Recorded information START
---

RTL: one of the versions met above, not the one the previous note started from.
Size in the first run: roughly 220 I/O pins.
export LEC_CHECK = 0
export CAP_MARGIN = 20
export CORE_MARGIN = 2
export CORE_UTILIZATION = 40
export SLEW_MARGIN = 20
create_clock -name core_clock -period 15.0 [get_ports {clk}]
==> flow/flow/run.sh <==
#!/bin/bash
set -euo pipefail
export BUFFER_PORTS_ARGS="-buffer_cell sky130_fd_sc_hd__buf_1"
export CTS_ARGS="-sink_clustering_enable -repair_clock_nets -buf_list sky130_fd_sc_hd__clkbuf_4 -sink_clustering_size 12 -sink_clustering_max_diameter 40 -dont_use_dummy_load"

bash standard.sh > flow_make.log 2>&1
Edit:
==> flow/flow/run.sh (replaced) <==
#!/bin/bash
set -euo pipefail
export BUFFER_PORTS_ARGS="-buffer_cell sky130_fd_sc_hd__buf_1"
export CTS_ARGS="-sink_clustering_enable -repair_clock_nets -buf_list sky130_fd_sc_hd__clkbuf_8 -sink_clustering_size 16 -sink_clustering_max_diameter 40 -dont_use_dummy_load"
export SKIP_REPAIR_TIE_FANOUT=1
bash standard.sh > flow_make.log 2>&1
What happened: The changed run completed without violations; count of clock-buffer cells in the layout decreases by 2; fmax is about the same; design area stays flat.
Recorded information END
(What you will do): Exactly as shown, give every record again.

(Exercise result):
---

RTL: one of the versions met above, not the one the previous note started from.
Size in the first run: roughly 220 I/O pins.
export LEC_CHECK = 0
export CAP_MARGIN = 20
export CORE_MARGIN = 2
export CORE_UTILIZATION = 40
export SLEW_MARGIN = 20
create_clock -name core_clock -period 15.0 [get_ports {clk}]
==> flow/flow/run.sh <==
#!/bin/bash
set -euo pipefail
export BUFFER_PORTS_ARGS="-buffer_cell sky130_fd_sc_hd__buf_1"
export CTS_ARGS="-sink_clustering_enable -repair_clock_nets -buf_list sky130_fd_sc_hd__clkbuf_4 -sink_clustering_size 12 -sink_clustering_max_diameter 40 -dont_use_dummy_load"

bash standard.sh > flow_make.log 2>&1
Edit:
==> flow/flow/run.sh (replaced) <==
#!/bin/bash
set -euo pipefail
export BUFFER_PORTS_ARGS="-buffer_cell sky130_fd_sc_hd__buf_1"
export CTS_ARGS="-sink_clustering_enable -repair_clock_nets -buf_list sky130_fd_sc_hd__clkbuf_8 -sink_clustering_size 16 -sink_clustering_max_diameter 40 -dont_use_dummy_load"
export SKIP_REPAIR_TIE_FANOUT=1
bash standard.sh > flow_make.log 2>&1
What happened: The changed run completed without violations; count of clock-buffer cells in the layout decreases by 2; fmax is about the same; design area stays flat.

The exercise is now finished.